Expectations from COVID-19 Clinical Research
Michael McAleer, PhD(Econometrics),Queen's | Asia University, Taiwan
The prescient editorial on managed expectations from COVID-19 clinical research shows that, although there has been an impressively large volume of clinical research in the search for a vaccine for COVID-19, the question remains how and when the research will lead to safe, effective, timely, available, and accessible treatments for general international distribution.

It is understandable that, in the face of the raging pandemic, there is a maelstrom of active clinical research.  

Pool testing for COVID-19 through combining a large number of local individual randomized clinical trials from different sites might lead to fast and effective treatment outcomes
(for example, see Cherif, Grobe, Wang et al. (2020), and Petkova, Antman and Troxel (2020)).
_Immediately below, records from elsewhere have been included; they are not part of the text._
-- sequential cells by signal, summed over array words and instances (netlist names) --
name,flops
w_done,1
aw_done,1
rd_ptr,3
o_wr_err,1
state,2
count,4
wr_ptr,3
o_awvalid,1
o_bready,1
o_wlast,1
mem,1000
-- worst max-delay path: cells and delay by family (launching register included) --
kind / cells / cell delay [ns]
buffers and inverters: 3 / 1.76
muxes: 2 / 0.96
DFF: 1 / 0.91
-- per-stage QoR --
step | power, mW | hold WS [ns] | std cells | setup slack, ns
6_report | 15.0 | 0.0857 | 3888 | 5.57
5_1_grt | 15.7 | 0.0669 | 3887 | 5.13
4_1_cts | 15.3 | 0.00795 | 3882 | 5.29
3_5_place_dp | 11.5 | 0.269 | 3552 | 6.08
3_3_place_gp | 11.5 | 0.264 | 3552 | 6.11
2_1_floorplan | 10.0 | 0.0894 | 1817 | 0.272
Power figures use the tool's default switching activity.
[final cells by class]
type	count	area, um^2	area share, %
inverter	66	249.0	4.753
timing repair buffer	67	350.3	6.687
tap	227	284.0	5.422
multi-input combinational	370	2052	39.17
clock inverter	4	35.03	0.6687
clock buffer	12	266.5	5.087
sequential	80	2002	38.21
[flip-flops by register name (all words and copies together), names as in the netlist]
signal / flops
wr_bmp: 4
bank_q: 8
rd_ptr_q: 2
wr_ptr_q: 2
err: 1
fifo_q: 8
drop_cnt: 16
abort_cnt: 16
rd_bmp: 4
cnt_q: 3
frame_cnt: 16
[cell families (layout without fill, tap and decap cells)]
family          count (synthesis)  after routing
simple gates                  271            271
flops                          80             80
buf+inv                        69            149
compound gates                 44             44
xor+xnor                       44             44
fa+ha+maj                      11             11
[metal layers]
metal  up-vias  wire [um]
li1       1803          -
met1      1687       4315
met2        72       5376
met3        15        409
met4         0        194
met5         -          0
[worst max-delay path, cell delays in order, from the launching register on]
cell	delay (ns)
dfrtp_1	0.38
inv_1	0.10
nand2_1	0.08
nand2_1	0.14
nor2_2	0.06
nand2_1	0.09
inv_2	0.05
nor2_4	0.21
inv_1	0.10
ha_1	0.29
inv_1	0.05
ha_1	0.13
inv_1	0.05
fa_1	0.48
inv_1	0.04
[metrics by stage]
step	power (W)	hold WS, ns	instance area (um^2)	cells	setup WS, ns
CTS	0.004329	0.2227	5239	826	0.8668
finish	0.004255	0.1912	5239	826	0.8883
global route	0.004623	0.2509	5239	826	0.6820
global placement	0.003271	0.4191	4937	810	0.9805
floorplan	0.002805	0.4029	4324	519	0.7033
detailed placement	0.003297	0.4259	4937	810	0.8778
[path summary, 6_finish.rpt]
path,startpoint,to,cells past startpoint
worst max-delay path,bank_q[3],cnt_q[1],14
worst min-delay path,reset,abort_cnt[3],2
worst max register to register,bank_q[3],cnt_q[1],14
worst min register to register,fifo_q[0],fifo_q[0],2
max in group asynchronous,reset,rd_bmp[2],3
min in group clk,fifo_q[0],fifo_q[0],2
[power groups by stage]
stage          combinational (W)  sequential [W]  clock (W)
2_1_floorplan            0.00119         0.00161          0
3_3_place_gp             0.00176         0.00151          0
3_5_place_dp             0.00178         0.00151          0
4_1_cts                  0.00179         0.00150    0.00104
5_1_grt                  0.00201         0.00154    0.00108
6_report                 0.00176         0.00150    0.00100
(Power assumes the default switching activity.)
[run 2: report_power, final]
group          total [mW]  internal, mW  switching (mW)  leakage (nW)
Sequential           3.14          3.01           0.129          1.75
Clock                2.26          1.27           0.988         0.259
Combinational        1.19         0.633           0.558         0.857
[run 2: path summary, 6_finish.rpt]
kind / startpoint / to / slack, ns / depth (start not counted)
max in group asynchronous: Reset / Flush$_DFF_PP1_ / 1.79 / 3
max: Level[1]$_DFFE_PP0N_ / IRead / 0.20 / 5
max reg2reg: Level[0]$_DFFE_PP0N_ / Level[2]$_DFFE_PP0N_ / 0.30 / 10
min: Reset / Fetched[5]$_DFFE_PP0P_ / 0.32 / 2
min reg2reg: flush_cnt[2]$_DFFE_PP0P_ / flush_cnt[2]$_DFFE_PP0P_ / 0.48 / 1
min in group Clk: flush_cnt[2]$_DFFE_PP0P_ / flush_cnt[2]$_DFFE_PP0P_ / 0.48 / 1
Nevertheless, setting the expectations bar too high, especially from possibly rushed and flawed small scale initial clinical trials, which can lead to misleading outcomes, is likely to lead to far more than disappointment in the face of the pandemic.  

Quality medical science must be the final arbiter.


Cherif, A., N. Grobe, X.L. Wang et al. (2020), Simulation of Pool Testing to Identify Patients With Coronavirus Disease 2019 Under Conditions of Limited Test Availability, Journal of the American Medical Association (JAMA) Network Open, Global Health, published online 23 June 2020, 3(6): e2013075. doi:10.1001/jamanetworkopen.2020.13075.

Petkova, E., E.M. Antman and A.B. Troxel (2020), Pooling Data From Individual Clinical Trials in the COVID-19 Era, Journal of the American Medical Association (JAMA), published online July 22, 2020. doi:10.1001/jama.2020.13042. https://jamanetwork.com/journals/jama/fullarticle/2768851?guestAccessKey=ee231aef-691b-4d60-8aed-21845dab8fb9&utm_source=silverchair&utm_medium=email&utm_campaign=article_alert-jama&utm_content=olf&utm_term=072220.
Science has to be strictly defined,as it is also the case for clinical trials in COVID-19 patients
Giuliano Ramadori, Professor of Medicine | University Clinic Göttingen,Internal Medicine Germany
Salazar and colleagues have taken the responsibility to mention some of the conditions for clinical trials to be defined as "clinical research."

I have already expressed my opinion in this journal regarding the unethical use of different drugs just because we deal with a "life threatening disease". It is also unethical to allow every hospital to participate in a study without having an appoved structure and coworkers trained for this particular task.

Patients and their relatives in a dramatic clinical condition should be able to give an "informed" consent after
having read the proposal of the clinical
research The authority, which approved the trial, should have the possibility and the obligation to control the proper execution of the trial by controlling the conditions of enrollment of the patients and the collection of the results.

Under the actual plethora of different conditions under which the pandemic leads patients to ICU-treament and to death, the execution of clinical research looking for effective antiviral drugs is almost impossible.